▶ [Problem to solve]
Nothing but the lines below between the line holding "assign bus_data = bus_i.data;" and the line holding "assign bus_wr_addr = bus_i.wr_addr;", inclusive, should appear in the answer, each set down exactly.
===== Provided information
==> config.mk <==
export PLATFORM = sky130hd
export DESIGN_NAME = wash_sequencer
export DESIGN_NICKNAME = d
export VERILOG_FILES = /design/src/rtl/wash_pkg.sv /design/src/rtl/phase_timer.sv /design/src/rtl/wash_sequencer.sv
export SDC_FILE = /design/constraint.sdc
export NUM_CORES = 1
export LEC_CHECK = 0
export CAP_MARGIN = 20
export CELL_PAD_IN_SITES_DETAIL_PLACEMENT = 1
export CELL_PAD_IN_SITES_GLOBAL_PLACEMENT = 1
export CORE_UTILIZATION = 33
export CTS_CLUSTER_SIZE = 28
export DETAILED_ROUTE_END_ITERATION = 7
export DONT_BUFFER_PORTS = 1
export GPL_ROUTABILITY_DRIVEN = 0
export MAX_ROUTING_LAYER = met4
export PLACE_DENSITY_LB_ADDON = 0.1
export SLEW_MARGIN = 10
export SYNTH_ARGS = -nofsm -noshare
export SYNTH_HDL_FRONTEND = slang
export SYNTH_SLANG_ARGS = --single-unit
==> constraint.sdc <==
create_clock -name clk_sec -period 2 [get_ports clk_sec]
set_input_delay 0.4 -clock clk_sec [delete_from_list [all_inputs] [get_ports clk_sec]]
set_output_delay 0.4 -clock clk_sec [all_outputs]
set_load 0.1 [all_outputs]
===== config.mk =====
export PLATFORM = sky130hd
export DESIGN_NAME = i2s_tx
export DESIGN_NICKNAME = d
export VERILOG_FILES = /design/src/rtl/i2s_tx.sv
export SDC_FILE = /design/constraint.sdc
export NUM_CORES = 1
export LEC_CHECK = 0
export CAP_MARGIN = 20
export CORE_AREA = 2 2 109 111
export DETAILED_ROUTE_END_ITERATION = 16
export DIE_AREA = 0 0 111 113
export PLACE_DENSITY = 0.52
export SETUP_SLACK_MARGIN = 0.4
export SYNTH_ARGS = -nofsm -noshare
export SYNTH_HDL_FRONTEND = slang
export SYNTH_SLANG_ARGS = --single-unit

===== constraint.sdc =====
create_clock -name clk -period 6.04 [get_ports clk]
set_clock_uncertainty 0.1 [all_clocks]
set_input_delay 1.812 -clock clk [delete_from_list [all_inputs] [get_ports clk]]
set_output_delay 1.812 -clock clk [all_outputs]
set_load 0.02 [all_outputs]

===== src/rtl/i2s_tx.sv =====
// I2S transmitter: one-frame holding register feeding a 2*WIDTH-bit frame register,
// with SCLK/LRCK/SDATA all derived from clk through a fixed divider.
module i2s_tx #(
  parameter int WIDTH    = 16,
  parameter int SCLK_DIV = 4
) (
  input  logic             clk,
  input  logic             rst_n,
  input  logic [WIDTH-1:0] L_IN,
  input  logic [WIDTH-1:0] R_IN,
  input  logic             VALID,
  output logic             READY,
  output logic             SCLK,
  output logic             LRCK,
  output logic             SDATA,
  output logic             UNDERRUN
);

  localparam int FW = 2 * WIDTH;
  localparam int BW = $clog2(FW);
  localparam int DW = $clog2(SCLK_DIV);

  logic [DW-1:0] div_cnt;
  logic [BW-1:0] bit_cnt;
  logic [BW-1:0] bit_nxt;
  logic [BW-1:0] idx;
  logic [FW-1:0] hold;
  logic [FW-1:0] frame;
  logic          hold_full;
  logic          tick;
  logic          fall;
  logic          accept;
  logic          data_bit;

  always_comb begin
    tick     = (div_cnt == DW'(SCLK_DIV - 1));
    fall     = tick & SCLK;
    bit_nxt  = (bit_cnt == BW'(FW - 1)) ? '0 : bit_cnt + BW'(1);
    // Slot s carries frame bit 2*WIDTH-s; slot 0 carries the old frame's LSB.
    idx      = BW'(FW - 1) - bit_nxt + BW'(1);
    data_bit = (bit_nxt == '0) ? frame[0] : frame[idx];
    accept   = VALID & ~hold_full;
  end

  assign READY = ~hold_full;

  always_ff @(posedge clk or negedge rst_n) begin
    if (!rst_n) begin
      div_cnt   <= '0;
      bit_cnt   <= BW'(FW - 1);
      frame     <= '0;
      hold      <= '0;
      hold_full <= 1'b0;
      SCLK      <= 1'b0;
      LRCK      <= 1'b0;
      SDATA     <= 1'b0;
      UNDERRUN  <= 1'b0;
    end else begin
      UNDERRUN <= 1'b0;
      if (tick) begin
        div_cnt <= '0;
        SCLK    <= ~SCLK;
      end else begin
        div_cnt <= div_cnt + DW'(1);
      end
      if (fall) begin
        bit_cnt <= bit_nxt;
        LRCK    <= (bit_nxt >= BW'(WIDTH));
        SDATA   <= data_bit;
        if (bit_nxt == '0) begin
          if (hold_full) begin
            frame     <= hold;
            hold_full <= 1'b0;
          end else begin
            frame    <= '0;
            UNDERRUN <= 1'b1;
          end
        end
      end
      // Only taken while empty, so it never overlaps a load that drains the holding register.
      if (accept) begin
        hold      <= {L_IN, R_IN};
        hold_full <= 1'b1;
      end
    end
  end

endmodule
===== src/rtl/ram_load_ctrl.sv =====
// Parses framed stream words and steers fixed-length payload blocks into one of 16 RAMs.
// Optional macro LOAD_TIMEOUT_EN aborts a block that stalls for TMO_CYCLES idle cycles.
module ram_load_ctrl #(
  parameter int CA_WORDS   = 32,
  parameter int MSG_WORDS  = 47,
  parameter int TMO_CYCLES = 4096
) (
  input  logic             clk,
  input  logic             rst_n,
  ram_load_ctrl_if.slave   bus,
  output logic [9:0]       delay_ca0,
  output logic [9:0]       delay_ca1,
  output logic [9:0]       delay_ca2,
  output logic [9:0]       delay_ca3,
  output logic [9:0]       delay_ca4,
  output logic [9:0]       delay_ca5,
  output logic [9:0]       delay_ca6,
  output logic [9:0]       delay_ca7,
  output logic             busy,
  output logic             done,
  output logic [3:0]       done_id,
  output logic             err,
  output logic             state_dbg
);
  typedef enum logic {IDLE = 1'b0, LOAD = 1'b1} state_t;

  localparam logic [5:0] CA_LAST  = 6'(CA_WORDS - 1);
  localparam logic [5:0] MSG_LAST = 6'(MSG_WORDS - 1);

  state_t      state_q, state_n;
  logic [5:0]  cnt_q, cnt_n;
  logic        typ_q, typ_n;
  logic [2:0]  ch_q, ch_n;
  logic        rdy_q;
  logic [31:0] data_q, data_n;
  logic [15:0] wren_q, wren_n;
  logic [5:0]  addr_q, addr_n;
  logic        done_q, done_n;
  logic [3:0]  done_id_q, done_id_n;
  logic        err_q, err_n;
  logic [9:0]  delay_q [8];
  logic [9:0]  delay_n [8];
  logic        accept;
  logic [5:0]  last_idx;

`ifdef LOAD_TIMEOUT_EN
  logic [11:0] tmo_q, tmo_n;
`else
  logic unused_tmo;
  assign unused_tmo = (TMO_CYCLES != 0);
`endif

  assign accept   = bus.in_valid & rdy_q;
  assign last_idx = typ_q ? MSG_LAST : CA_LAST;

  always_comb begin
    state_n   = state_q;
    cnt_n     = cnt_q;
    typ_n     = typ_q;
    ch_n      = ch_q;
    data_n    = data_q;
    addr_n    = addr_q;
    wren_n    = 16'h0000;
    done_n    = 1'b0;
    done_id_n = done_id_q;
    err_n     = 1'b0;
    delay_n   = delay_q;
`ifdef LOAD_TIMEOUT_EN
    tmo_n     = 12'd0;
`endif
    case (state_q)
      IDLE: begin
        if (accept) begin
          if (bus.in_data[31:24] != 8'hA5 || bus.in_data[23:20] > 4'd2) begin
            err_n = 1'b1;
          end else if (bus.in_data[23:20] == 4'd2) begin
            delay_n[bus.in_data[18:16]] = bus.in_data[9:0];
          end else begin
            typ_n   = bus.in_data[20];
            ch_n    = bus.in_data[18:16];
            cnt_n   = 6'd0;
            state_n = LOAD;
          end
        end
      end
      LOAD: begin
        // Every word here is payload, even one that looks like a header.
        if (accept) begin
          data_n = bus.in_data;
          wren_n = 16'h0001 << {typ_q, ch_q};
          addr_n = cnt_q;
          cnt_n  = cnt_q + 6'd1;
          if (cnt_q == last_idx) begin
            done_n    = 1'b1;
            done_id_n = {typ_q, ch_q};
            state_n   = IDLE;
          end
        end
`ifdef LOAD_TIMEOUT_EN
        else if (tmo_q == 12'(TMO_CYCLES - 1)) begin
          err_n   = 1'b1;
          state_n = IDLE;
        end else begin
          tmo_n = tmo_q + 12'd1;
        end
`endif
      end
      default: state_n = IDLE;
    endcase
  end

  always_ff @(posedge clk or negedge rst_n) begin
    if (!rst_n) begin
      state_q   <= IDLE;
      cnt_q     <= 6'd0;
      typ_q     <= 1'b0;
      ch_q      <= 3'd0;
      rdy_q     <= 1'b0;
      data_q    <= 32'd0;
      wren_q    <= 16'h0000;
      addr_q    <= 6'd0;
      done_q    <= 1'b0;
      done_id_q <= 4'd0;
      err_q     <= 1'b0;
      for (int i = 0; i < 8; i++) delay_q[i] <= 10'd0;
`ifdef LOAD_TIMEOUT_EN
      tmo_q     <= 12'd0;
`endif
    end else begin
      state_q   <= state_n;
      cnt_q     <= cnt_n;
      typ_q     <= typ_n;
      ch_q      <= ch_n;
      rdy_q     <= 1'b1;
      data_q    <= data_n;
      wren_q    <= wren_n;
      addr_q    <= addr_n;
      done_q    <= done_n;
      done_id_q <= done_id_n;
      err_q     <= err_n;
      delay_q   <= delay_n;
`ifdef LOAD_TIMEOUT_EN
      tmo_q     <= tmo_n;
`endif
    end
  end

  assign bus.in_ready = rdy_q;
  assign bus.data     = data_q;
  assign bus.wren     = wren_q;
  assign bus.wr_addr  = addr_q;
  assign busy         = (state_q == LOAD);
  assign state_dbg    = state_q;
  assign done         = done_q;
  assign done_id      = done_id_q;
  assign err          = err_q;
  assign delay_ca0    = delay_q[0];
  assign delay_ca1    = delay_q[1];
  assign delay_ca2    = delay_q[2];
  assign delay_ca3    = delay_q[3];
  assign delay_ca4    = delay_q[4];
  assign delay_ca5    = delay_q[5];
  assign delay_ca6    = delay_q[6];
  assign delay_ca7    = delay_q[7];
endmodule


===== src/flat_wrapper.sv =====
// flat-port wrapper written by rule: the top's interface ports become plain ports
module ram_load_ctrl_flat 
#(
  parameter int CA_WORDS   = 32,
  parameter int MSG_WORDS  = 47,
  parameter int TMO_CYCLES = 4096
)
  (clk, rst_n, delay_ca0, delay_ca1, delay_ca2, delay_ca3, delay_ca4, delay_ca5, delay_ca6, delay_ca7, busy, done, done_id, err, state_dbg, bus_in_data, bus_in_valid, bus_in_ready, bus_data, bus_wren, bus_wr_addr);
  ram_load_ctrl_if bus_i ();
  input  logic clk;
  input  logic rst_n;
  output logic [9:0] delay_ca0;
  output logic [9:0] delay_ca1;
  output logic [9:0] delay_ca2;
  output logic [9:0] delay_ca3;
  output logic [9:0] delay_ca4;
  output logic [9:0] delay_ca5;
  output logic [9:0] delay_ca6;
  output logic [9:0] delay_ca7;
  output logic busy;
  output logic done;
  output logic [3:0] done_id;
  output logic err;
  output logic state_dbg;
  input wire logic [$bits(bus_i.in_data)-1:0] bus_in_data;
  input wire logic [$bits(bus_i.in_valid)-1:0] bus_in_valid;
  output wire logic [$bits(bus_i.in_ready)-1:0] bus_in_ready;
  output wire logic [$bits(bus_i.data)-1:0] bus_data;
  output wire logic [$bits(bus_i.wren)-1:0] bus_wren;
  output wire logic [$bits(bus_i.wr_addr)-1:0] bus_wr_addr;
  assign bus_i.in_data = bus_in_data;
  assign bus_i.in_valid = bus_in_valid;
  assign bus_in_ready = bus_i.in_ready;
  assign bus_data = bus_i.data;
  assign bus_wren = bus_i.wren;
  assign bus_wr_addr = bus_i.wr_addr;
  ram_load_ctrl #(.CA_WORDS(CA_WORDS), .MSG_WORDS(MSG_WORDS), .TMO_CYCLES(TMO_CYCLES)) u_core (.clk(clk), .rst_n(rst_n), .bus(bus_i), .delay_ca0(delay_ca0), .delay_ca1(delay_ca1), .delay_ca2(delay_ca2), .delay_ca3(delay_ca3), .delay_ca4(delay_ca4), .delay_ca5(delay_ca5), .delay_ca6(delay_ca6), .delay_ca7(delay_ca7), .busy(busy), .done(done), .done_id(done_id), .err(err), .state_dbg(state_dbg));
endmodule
==========
▶ [Answer for the task]
  assign bus_data = bus_i.data;
  assign bus_wren = bus_i.wren;
  assign bus_wr_addr = bus_i.wr_addr;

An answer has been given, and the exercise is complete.